The earth is our home but the earth is only one of nine planets in our solar system. If the sun is the mother, Mercury, Venus, Mars, Saturn, Uranus, Neptune and Pluto are the siblings.
With around 58 million kilometers, Mercury is the closest planet to the sun, which usually outshines it. Only in the morning or evening twilight there is a chance to see him.
He is between 77 and 222 million kilometers away from us (earth). His surface seems jagged, similar to the moon. With a diameter of 4,480 kilometers, he is only about a third the size of the earth. On the other hand, Mercury is almost as dense because he consists largely of an iron core. The origin of this iron core is still unknown.
Due to his proximity to the sun, Mercury is the leader when it comes to temperature drops. On the day side the thermometer rises quickly to 430 degrees, on the night side it drops to minus 180 degrees. In some deep craters at the north pole there even seems to be water ice.
A Mercury year lasts 88 of our days, while a day on the Mercury lasts 58 days. In two Mercury years, he turns around his own axis three times.
North of the equator lies Caloris Planitia, a circular shallow basin with a diameter of 1340 kilometers. It was probably created by an impact body over 100 kilometers in size. The impact was so violent that several ring waves were thrown up and escaped from the interior of the planet's lava.
The inside of the basin has been filled by the magma from the depth. The basin is bounded by the Caloris Montis, an irregular and one kilometer high mountain chain.
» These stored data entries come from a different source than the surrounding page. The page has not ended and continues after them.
This is an optimization exercise on Yosys and OpenROAD, whose aim is small area, a short achievable clock period and few clock cycles per item, not a production implementation.
In this exercise RTL edits were held to simulation tests only and were not proved equivalent to the original.
No activity file was given, so power comes from the tool's default toggle rates.

==> inputs of wip/cedar <==
## bsn_law
module bsn_law (
    input             clk,
    input             rst,
    input             start,
    input      [3:0]  law_type,
    input             manual,
    input             track_en,
    input      [31:0] track,
    input      [31:0] x0,
    input      [31:0] x1,
    input      [31:0] x2,
    input      [31:0] x3,
    input      [31:0] c0,
    input      [31:0] c1,
    input      [31:0] c2,
    input      [31:0] c3,
    input      [31:0] c4,
    input      [5:0]  sh0,
    input      [5:0]  sh1,
    input      [5:0]  sh2,
    input      [5:0]  sh3,
    input      [5:0]  sh4,
    input      [31:0] s0,
    input      [31:0] s1,
    input      [31:0] s2,
    input      [31:0] s3,
    input      [31:0] outhi,
    input      [31:0] outlo,
    input      [31:0] manval,
    output reg        done,
    output reg [31:0] outv,
    output reg [31:0] ns0,
    output reg [31:0] ns1,
    output reg [31:0] ns2,
    output reg [31:0] ns3,
    output            sat_acc,
    output            sat_out,
    output            lim_hi,
    output            lim_lo
);
Settings: LEC_CHECK=0, ABC_AREA=1, CAP_MARGIN=20, CORE_MARGIN=2, CORE_UTILIZATION=45, SLEW_MARGIN=20; clock period 25.0 ns.
standard.sh (not shown) runs the stock make flow with config.mk's settings and CLKGATE_MAP_FILE= SYNTH_SCRIPT=/design/flow/synth_recipe.tcl, a recipe that flattens the netlist after the stock synthesis.
==> flow/flow/run.sh <==
#!/bin/bash
# Layout flow: the standard flow (standard synthesis included), with
# timing repair aimed at a larger setup slack margin and plain buffers on the
# ports instead of the delay cells buffer_ports picks by default. Each tool's
# output stays in ORFS's per-step logs under orfs/logs; make's own output goes
# to flow_make.log here.
set -euo pipefail
source "$(dirname "$0")/knobs.sh"
bash standard.sh SETUP_SLACK_MARGIN=${MARGIN} \
  "BUFFER_PORTS_ARGS=-buffer_cell ${PORT_BUF}" finish > flow_make.log 2>&1
==> flow/flow/knobs.sh <==
MARGIN=14
PORT_BUF=sky130_fd_sc_hd__buf_1
==> inputs of wip/xenon, as changes to wip/cedar <==
--- a/flow/design.v
+++ b/flow/design.v
@@ -69,18 +69,19 @@
     end
     wire opneg = busy & r_f2 & (k[2] | (k[1] & k[0]));    
     wire [63:0] row0, row1;
     bsn_mul u_mul (.a(opm), .b(opc), .r0(row0), .r1(row1));
     reg [63:0] m_r0, m_r1;
     reg [5:0]  m_sh;
     reg        m_neg, m_first, m_last, m_v;
     reg [71:0] acc;
+    reg [1:0]  sfl;         
     reg        satf;
-    wire [71:0] accv = acc;
+    wire [71:0] accv = sfl[0] ? ACC_MAX : sfl[1] ? ACC_MIN : acc;
     wire [63:0] prod = m_r0 + m_r1;
     wire [87:0] p88  = {prod, 24'd0};
     wire [87:0] al   = $signed(p88) >>> m_sh;
     wire [72:0] a73  = al[72:0];
     wire [63:48] fits;
     genvar gi;
     generate
         for (gi = 48; gi < 64; gi = gi + 1) begin : g_fit
@@ -90,21 +91,28 @@
     wire big = (m_sh <= 6'd14) & ~fits[6'd48 + m_sh];
     wire [73:0] t74   = {a73[72], a73} ^ {74{m_neg}};
     wire [71:0] accin = m_first ? 72'd0 : accv;
     wire [73:0] sum74 = {{2{accin[71]}}, accin} + t74 + {73'd0, m_neg};
     wire ovf   = ~((sum74[73:71] == 3'b000) | (sum74[73:71] == 3'b111));
     wire tneg  = prod[63] ^ m_neg;
     wire s_pos = big ? ~tneg : (ovf & ~sum74[73]);
     wire s_neg = big ?  tneg : (ovf &  sum74[73]);
-    wire signed [33:0] rl_up = $signed({s0[31], s0[31], s0}) + $signed({c0[31], c0[31], c0});
-    wire signed [33:0] rl_dn = $signed({s0[31], s0[31], s0}) - $signed({c1[31], c1[31], c1});
-    wire signed [33:0] rl_x  = $signed({x0[31], x0[31], x0});
-    wire signed [33:0] rl_mn = (rl_x > rl_up) ? rl_up : rl_x;
-    wire signed [33:0] rl_sum = (rl_mn < rl_dn) ? rl_dn : rl_mn;
+    wire [34:0] x35  = {{3{x0[31]}}, x0};
+    wire [34:0] s35  = {{3{s0[31]}}, s0};
+    wire [34:0] c035 = {{3{c0[31]}}, c0};
+    wire [34:0] c135 = {{3{c1[31]}}, c1};
+    wire [34:0] d_gt = x35 - s35 - c035;       
+    wire [34:0] d_lt = x35 - s35 + c135;       
+    wire [34:0] r_lt = c035 + c135;            
+    wire rl_gt  = ~d_gt[34] & (|d_gt);
+    wire rl_lo  = rl_gt ? r_lt[34] : d_lt[34];
+    wire [33:0] rl_up = {s0[31], s0[31], s0} + {c0[31], c0[31], c0};
+    wire [33:0] rl_dn = {s0[31], s0[31], s0} - {c1[31], c1[31], c1};
+    wire [33:0] rl_sum = rl_lo ? rl_dn : rl_gt ? rl_up : {x0[31], x0[31], x0};
     wire [47:0] ld_q = manual   ? {{16{manval[31]}}, manval} :
                        track_en ? {{16{track[31]}}, track} :
                                   {{14{rl_sum[33]}}, rl_sum};
     always @(posedge clk) begin
         if (rst) begin
             busy <= 1'b0;
             m_v  <= 1'b0;
             done <= 1'b0;
@@ -126,22 +134,26 @@
         m_r0    <= row0;
         m_r1    <= row1;
         m_sh    <= opsh;
         m_neg   <= opneg;
         m_first <= ~busy;
         m_last  <= last1;
         if (start & ~prodlaw) begin
             acc  <= {ld_q, 24'd0};
+            sfl  <= 2'b00;
             satf <= 1'b0;
         end else begin
-            if (m_last & r_trk)
+            if (m_last & r_trk) begin
                 acc <= {{16{track[31]}}, track, 24'd0};
-            else
-                acc <= s_pos ? ACC_MAX : s_neg ? ACC_MIN : sum74[71:0];
+                sfl <= 2'b00;
+            end else begin
+                acc <= sum74[71:0];
+                sfl <= {s_neg, s_pos};
+            end
             satf <= (~m_first & satf) | s_pos | s_neg;
         end
     end
     wire [47:0] uq = accv[71:24];
     wire [23:0] uf = accv[23:0];
     wire [47:0] hi48 = {{16{r_hi[31]}}, r_hi};
     wire [47:0] lo48 = {{16{r_lo[31]}}, r_lo};
     wire gt_hi    = ($signed(uq) > $signed(hi48)) | ((uq == hi48) & (|uf));
==> flow/run.sh (new file) <==
#!/bin/bash
# synth_recipe.tcl (not shown) runs the flow's synth.tcl, then flattens the netlist and writes it again
# the make line also repeats each setting of config.mk as NAME=value (left out here)
make -C /OpenROAD-flow-scripts/flow DESIGN_CONFIG=/design/flow/config.mk WORK_HOME=/design/flow/orfs CLKGATE_MAP_FILE= SYNTH_SCRIPT=/design/flow/synth_recipe.tcl finish
Settings changed: CORE_UTILIZATION 45 to 40, SETUP_SLACK_MARGIN set to 5.
removed: flow/flow/run.sh
removed: flow/flow/knobs.sh
removed: flow/standard.sh
==> inputs of wip/indigo, as changes to wip/cedar <==
--- a/flow/design.v
+++ b/flow/design.v
@@ -93,21 +93,23 @@
     wire [73:0] sum74 = {{2{accin[71]}}, accin} + t74 + {73'd0, m_neg};
     wire ovf   = ~((sum74[73:71] == 3'b000) | (sum74[73:71] == 3'b111));
     wire tneg  = prod[63] ^ m_neg;
     wire s_pos = big ? ~tneg : (ovf & ~sum74[73]);
     wire s_neg = big ?  tneg : (ovf &  sum74[73]);
     wire signed [33:0] rl_up = $signed({s0[31], s0[31], s0}) + $signed({c0[31], c0[31], c0});
     wire signed [33:0] rl_dn = $signed({s0[31], s0[31], s0}) - $signed({c1[31], c1[31], c1});
     wire signed [33:0] rl_x  = $signed({x0[31], x0[31], x0});
-    wire signed [33:0] rl_mn = (rl_x > rl_up) ? rl_up : rl_x;
-    wire signed [33:0] rl_sum = (rl_mn < rl_dn) ? rl_dn : rl_mn;
-    wire [47:0] ld_q = manual   ? {{16{manval[31]}}, manval} :
-                       track_en ? {{16{track[31]}}, track} :
-                                  {{14{rl_sum[33]}}, rl_sum};
+    wire rl_gt  = (rl_x > rl_up);
+    wire rl_lox = (rl_x < rl_dn);
+    wire rl_lou = (rl_up < rl_dn);
+    wire rl_lo  = rl_gt ? rl_lou : rl_lox;
+    wire signed [33:0] rl_sum = rl_lo ? rl_dn : rl_gt ? rl_up : rl_x;
+    wire        ld_rl = ~manual & ~track_en;
+    wire [47:0] ld_mt = manual ? {{16{manval[31]}}, manval} : {{16{track[31]}}, track};
     always @(posedge clk) begin
         if (rst) begin
             busy <= 1'b0;
             m_v  <= 1'b0;
             done <= 1'b0;
         end else begin
             busy <= (start & prodlaw) | (busy & ~last1);
             m_v  <= v1;
@@ -124,18 +126,21 @@
         r_hi  <= outhi;
         r_lo  <= outlo;
         m_r0    <= row0;
         m_r1    <= row1;
         m_sh    <= opsh;
         m_neg   <= opneg;
         m_first <= ~busy;
         m_last  <= last1;
-        if (start & ~prodlaw) begin
-            acc  <= {ld_q, 24'd0};
+        if (start & ~prodlaw & ld_rl) begin
+            acc  <= {{14{rl_sum[33]}}, rl_sum, 24'd0};
+            satf <= 1'b0;
+        end else if (start & ~prodlaw) begin
+            acc  <= {ld_mt, 24'd0};
             satf <= 1'b0;
         end else begin
             if (m_last & r_trk)
                 acc <= {{16{track[31]}}, track, 24'd0};
             else
                 acc <= s_pos ? ACC_MAX : s_neg ? ACC_MIN : sum74[71:0];
             satf <= (~m_first & satf) | s_pos | s_neg;
         end
==> summary of the runs <==
Routed wire length: wip/indigo < wip/cedar < wip/xenon.
First-iteration DRC count: wip/indigo > wip/cedar > wip/xenon.
The highest sequential power belongs to wip/cedar, the lowest to wip/xenon.
Against wip/indigo, the register-to-register slack of wip/xenon is higher by 1000 ps.
Of wip/xenon and wip/cedar, wip/cedar has the higher combinational power (gap about 7%, measured against wip/cedar).
Total power, lowest first: wip/indigo, wip/xenon, wip/cedar.
Testbench counts of wip/cedar, summed over its fixed seeds: cycles 61,512, items 12,000.
Testbench counts of wip/xenon, summed over its fixed seeds: cycles 61,512, items 12,000.
Testbench counts of wip/indigo, summed over its fixed seeds: cycles 61,512, items 12,000.

==> static timing again, ports no longer ideal <==
Ports are ideal in the flow. The routed layouts listed here were re-timed in OpenROAD. Step 1: set_driving_cell puts a clkbuf_16 on clk and a buf_2 on each other input, an assumption about the parent block. Step 2, shift: input delay + t, output delay - t, t = (earliest + latest rising clock arrival at the registers) / 2. This alone moves slack from input paths to output paths. Three values: ideal ports, drivers, drivers and shift; two values: the first two.
| run | t (ns) | slack for setup (ns) | latest minus earliest clock arrival (ns) | worst register clock-pin slew, ns |
|---|---|---|---|---|
| wip/cedar | 0.671 | 13.640 / 13.540 / 12.870 | 0.033 / 0.033 | 0.07 / 0.07 |
| wip/xenon | 0.693 | 12.021 / 12.084 / 11.391 | 0.055 / 0.056 | 0.07 / 0.07 |
| wip/indigo | 0.675 | 13.914 / 13.811 / 13.437 | 0.032 / 0.032 | 0.08 / 0.08 |
After both steps every run listed still meets setup and hold. For wip/cedar, which loses most, drivers alone change the setup slack by -0.100 ns; drivers and shift together by -0.770 ns.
The surface of Mercury is also criss-crossed by slopes several hundred kilometers long and up to two kilometers high. They run in gentle meanders through flats and craters. They were probably formed when the entire planet shrank, and the radius decreased by an estimated two kilometers. The cause is the cooling of the planet, following the hot phase of its formation when it was subjected to a violent bombardment by asteroids.
Another theory assumes that the sun is responsible for the embankments. When Mercury was slowed down to today's rotation period and shrank, our central star on the planet pulled and tugged.